*SOURCE MATERIAL*.
+++

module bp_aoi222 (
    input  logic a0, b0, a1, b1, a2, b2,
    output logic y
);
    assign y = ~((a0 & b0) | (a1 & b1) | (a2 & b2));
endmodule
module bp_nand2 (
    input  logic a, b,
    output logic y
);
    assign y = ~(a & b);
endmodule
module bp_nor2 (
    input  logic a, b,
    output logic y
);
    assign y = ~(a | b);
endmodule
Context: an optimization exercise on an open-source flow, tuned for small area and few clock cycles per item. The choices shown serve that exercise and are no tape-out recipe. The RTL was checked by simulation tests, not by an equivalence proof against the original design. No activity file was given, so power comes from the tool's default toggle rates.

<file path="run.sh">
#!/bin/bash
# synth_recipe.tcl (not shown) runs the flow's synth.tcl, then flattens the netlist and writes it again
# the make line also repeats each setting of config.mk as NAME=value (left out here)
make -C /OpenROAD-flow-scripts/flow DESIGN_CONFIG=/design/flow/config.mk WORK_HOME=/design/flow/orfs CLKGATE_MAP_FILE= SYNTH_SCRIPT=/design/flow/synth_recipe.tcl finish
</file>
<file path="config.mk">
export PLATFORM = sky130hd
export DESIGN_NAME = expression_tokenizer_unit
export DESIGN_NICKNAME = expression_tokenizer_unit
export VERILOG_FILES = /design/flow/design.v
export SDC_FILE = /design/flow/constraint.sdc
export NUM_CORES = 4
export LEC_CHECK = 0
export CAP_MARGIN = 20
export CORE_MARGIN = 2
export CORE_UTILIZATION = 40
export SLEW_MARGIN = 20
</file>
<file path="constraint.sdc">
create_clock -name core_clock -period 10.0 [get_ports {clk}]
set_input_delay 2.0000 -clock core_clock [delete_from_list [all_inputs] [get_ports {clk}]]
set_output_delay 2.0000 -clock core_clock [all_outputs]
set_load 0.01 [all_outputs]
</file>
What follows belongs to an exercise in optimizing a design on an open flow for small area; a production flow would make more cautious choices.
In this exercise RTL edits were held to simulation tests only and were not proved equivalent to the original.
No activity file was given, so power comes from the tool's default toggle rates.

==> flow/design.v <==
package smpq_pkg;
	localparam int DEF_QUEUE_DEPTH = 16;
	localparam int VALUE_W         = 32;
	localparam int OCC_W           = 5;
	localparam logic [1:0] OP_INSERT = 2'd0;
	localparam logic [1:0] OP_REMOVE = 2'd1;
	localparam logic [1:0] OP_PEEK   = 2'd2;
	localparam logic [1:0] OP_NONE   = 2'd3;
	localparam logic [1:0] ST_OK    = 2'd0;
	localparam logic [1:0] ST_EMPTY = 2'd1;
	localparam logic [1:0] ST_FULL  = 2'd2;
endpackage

+++

*ASSIGNED TASK*. Reproduce the listing verbatim.

*OUTPUT*.
module bp_aoi222 (
    input  logic a0, b0, a1, b1, a2, b2,
    output logic y
);
    assign y = ~((a0 & b0) | (a1 & b1) | (a2 & b2));
endmodule
module bp_nand2 (
    input  logic a, b,
    output logic y
);
    assign y = ~(a & b);
endmodule
module bp_nor2 (
    input  logic a, b,
    output logic y
);
    assign y = ~(a | b);
endmodule
Context: an optimization exercise on an open-source flow, tuned for small area and few clock cycles per item. The choices shown serve that exercise and are no tape-out recipe. The RTL was checked by simulation tests, not by an equivalence proof against the original design. No activity file was given, so power comes from the tool's default toggle rates.

<file path="run.sh">
#!/bin/bash
# synth_recipe.tcl (not shown) runs the flow's synth.tcl, then flattens the netlist and writes it again
# the make line also repeats each setting of config.mk as NAME=value (left out here)
make -C /OpenROAD-flow-scripts/flow DESIGN_CONFIG=/design/flow/config.mk WORK_HOME=/design/flow/orfs CLKGATE_MAP_FILE= SYNTH_SCRIPT=/design/flow/synth_recipe.tcl finish
</file>
<file path="config.mk">
export PLATFORM = sky130hd
export DESIGN_NAME = expression_tokenizer_unit
export DESIGN_NICKNAME = expression_tokenizer_unit
export VERILOG_FILES = /design/flow/design.v
export SDC_FILE = /design/flow/constraint.sdc
export NUM_CORES = 4
export LEC_CHECK = 0
export CAP_MARGIN = 20
export CORE_MARGIN = 2
export CORE_UTILIZATION = 40
export SLEW_MARGIN = 20
</file>
<file path="constraint.sdc">
create_clock -name core_clock -period 10.0 [get_ports {clk}]
set_input_delay 2.0000 -clock core_clock [delete_from_list [all_inputs] [get_ports {clk}]]
set_output_delay 2.0000 -clock core_clock [all_outputs]
set_load 0.01 [all_outputs]
</file>
What follows belongs to an exercise in optimizing a design on an open flow for small area; a production flow would make more cautious choices.
In this exercise RTL edits were held to simulation tests only and were not proved equivalent to the original.
No activity file was given, so power comes from the tool's default toggle rates.

==> flow/design.v <==
package smpq_pkg;
	localparam int DEF_QUEUE_DEPTH = 16;
	localparam int VALUE_W         = 32;
	localparam int OCC_W           = 5;
	localparam logic [1:0] OP_INSERT = 2'd0;
	localparam logic [1:0] OP_REMOVE = 2'd1;
	localparam logic [1:0] OP_PEEK   = 2'd2;
	localparam logic [1:0] OP_NONE   = 2'd3;
	localparam logic [1:0] ST_OK    = 2'd0;
	localparam logic [1:0] ST_EMPTY = 2'd1;
	localparam logic [1:0] ST_FULL  = 2'd2;
endpackage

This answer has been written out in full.